I'm on my way to Petaluma, California...along with two friends who have been coerced into driving a bit over an hour to buy garden seeds. They have been promised good food at Della Fattoria and time to wander the multitude of antique stores and other cute shops on surrounding streets. On a busy downtown Petaluma corner stands a 1920s bank building that has become the Baker Creek Heirloom Seeds storefront.
We are grateful the rain has mostly held off...after parking around the corner we enter the front door and are immediately drawn to the racks running the length of the store holding hundreds of envelopes of seeds.
The store itself is quite beautiful with decorative molding around the walls and (unfortunately unphotographed) medallions on the ceiling. Tapestries and quilts hang to warm the look of the large space and friendly salespeople wander among the racks offering help.

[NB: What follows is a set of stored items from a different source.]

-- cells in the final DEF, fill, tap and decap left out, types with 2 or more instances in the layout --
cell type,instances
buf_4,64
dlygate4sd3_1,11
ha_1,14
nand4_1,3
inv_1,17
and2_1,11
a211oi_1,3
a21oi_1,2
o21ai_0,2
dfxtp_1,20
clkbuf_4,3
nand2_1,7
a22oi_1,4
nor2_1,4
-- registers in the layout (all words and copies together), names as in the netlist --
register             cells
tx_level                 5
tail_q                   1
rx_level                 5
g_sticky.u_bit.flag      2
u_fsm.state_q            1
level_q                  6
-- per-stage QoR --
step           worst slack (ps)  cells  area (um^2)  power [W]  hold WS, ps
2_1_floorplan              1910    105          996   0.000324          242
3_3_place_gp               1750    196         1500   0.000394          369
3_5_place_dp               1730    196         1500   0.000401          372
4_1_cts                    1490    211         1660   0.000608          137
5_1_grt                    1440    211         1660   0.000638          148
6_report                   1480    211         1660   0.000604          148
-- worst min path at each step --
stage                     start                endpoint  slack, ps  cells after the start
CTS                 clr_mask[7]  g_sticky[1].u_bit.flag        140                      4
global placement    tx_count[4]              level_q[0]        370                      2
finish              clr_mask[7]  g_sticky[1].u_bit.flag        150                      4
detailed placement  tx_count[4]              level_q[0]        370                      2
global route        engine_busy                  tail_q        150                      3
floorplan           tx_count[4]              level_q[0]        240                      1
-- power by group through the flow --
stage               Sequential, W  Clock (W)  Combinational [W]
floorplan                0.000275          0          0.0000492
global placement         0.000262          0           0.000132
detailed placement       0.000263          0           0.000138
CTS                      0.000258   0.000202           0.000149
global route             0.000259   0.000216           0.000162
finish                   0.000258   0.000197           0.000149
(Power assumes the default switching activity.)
===== src/rtl/nextpc_pkg.sv =====
package nextpc_pkg;
  typedef enum logic [1:0] {
    NXT_SEQ    = 2'd0,
    NXT_BRANCH = 2'd1,
    NXT_JUMP   = 2'd2
  } nxt_kind_e;
endpackage


===== src/rtl/nextpc_offset_sel.sv =====
module nextpc_offset_sel #(
  parameter int IMM_W = 16,
  parameter int WA_W  = 30
) (
  input  logic [IMM_W-1:0] imm,
  input  logic             take,
  output logic [WA_W-1:0]  offset
);
  localparam int EXT_W = WA_W - IMM_W;
  logic [WA_W-1:0] sext;

  generate
    if (EXT_W > 0) begin : g_ext
      assign sext = {{EXT_W{imm[IMM_W-1]}}, imm};
    end else begin : g_trunc
      assign sext = imm[WA_W-1:0];
    end
  endgenerate

  // Either nothing or the offset enters the shared adder
  assign offset = take ? sext : '0;
endmodule


===== src/rtl/nextpc_word_adder.sv =====
module nextpc_word_adder #(
  parameter int W = 30
) (
  input  logic [W-1:0] a,
  input  logic [W-1:0] b,
  input  logic         cin,
  output logic [W-1:0] sum
);
  logic [W:0] carry;
  assign carry[0] = cin;

  generate
    for (genvar i = 0; i < W; i++) begin : g_bit
      assign sum[i]     = a[i] ^ b[i] ^ carry[i];
      assign carry[i+1] = (a[i] & b[i]) | (carry[i] & (a[i] ^ b[i]));
    end
  endgenerate

  logic carry_out_unused;
  assign carry_out_unused = carry[W];
endmodule


===== src/rtl/nextpc_word_reg.sv =====
module nextpc_word_reg #(
  parameter int              WA_W       = 30,
  parameter logic [WA_W-1:0] RESET_WORD = '0
) (
  input  logic            clk,
  input  logic            rst,
  input  logic [WA_W-1:0] nxt,
  output logic [WA_W-1:0] cur
);
  always_ff @(posedge clk) begin
    if (rst) cur <= RESET_WORD;
    else     cur <= nxt;
  end
endmodule


===== src/rtl/nextpc_fetch_unit.sv =====
module nextpc_fetch_unit #(
  parameter int                ADDR_W     = 32,
  parameter int                IMM_W      = 16,
  parameter int                TGT_W      = 26,
  parameter logic [ADDR_W-1:0] RESET_ADDR = '0
) (
  input  logic              clk,
  input  logic              rst,
  input  logic [IMM_W-1:0]  imm_i,
  input  logic [TGT_W-1:0]  target_i,
  input  logic              branch_i,
  input  logic              zero_i,
  input  logic              jump_i,
  output logic [ADDR_W-1:0] iaddr_o
);
  import nextpc_pkg::*;

  localparam int                WA_W       = ADDR_W - 2;
  localparam int                HI_W       = WA_W - TGT_W;
  localparam logic [WA_W-1:0]   RESET_WORD = RESET_ADDR[ADDR_W-1:2];

  logic [WA_W-1:0] cur_word;
  logic [WA_W-1:0] offset;
  logic [WA_W-1:0] add_word;
  logic [WA_W-1:0] jmp_word;
  logic [WA_W-1:0] nxt_word;
  logic            take_branch;
  nxt_kind_e       kind;

  assign take_branch = branch_i & zero_i;

  always_comb begin
    if (jump_i)           kind = NXT_JUMP;
    else if (take_branch) kind = NXT_BRANCH;
    else                  kind = NXT_SEQ;
  end

  nextpc_offset_sel #(.IMM_W(IMM_W), .WA_W(WA_W)) u_off (
    .imm    (imm_i),
    .take   (kind == NXT_BRANCH),
    .offset (offset)
  );

  // One adder: carry-in supplies the +1 on both paths
  nextpc_word_adder #(.W(WA_W)) u_add (
    .a   (cur_word),
    .b   (offset),
    .cin (1'b1),
    .sum (add_word)
  );

  generate
    if (HI_W > 0) begin : g_keep_hi
      assign jmp_word = {cur_word[WA_W-1 -: HI_W], target_i};
    end else begin : g_full_tgt
      assign jmp_word = target_i[WA_W-1:0];
    end
  endgenerate

  always_comb begin
    case (kind)
      NXT_JUMP: nxt_word = jmp_word;
      default:  nxt_word = add_word;
    endcase
  end

  nextpc_word_reg #(.WA_W(WA_W), .RESET_WORD(RESET_WORD)) u_pc (
    .clk (clk),
    .rst (rst),
    .nxt (nxt_word),
    .cur (cur_word)
  );

  assign iaddr_o = {cur_word, 2'b00};
endmodule


===== config.mk =====
export PLATFORM = sky130hd
export DESIGN_NAME = nextpc_fetch_unit
export DESIGN_NICKNAME = d
export VERILOG_FILES = /design/src/rtl/nextpc_pkg.sv /design/src/rtl/nextpc_offset_sel.sv /design/src/rtl/nextpc_word_adder.sv /design/src/rtl/nextpc_word_reg.sv /design/src/rtl/nextpc_fetch_unit.sv
export SDC_FILE = /design/constraint.sdc
export NUM_CORES = 1
export LEC_CHECK = 0
export BUFFER_PORTS_ARGS = -buffer_cell sky130_fd_sc_hd__buf_2
export CAP_MARGIN = 40
export CORE_MARGIN = 2
export CORE_UTILIZATION = 45
export DETAILED_ROUTE_END_ITERATION = 12
export MAX_ROUTING_LAYER = met4
export PLACE_DENSITY = 0.84
export REMOVE_ABC_BUFFERS = 1
export SYNTH_ARGS = -nofsm -noshare
export SYNTH_HDL_FRONTEND = slang
export SYNTH_HIERARCHICAL = 1
export SYNTH_SLANG_ARGS = --single-unit

===== constraint.sdc =====
create_clock -name clk -period 15 [get_ports clk]
set_input_delay 0.75 -clock clk [delete_from_list [all_inputs] [get_ports clk]]
set_output_delay 0.75 -clock clk [all_outputs]
set_load 0.02 [all_outputs]
==> src/rtl/cbu_desc.sv <==
module cbu_desc
  import cbu_pkg::*;
(
  input  logic              clk,
  input  logic              rst_n,
  input  logic              wr_en,
  input  reg_kind_e         kind,
  input  logic [WORD_W-1:0] wdata,
  input  logic              advance,
  output logic [ADDR_W-1:0] base,
  output logic [WORD_W-1:0] size,
  output logic [WORD_W-1:0] pos
);
  logic [WORD_W-1:0] base_hi, base_lo;

  always_ff @(posedge clk or negedge rst_n) begin
    if (!rst_n) begin
      base_hi <= '0;
      base_lo <= '0;
      size    <= '0;
      pos     <= '0;
    end else if (advance) begin
      pos <= pos + WORD_W'(STEP);
    end else if (wr_en) begin
      case (kind)
        K_HI:    base_hi <= wdata;
        K_LO:    base_lo <= wdata;
        K_SIZE:  size    <= wdata;
        K_POS:   pos     <= wdata;
        default: ;
      endcase
    end
  end

  assign base = {base_hi, base_lo};
endmodule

Now that I'm home I'm glad that I had studied the catalog in preparation for my visit... even so we spent quite a bit of time looking at the many choices available. Let me just say...if you need tomato seeds you'll be here for a long time narrowing down the possibilities. And talk about dangerous! At $2.00 or so per pack it is easy to get carried away. There are so many varieties of summer squash, zinnias, sunflowers, beans and pretty much everything I could barely limit myself to a reasonable amount. I did, however, control myself to the extent that I believe I can plant at least some of everything I bought.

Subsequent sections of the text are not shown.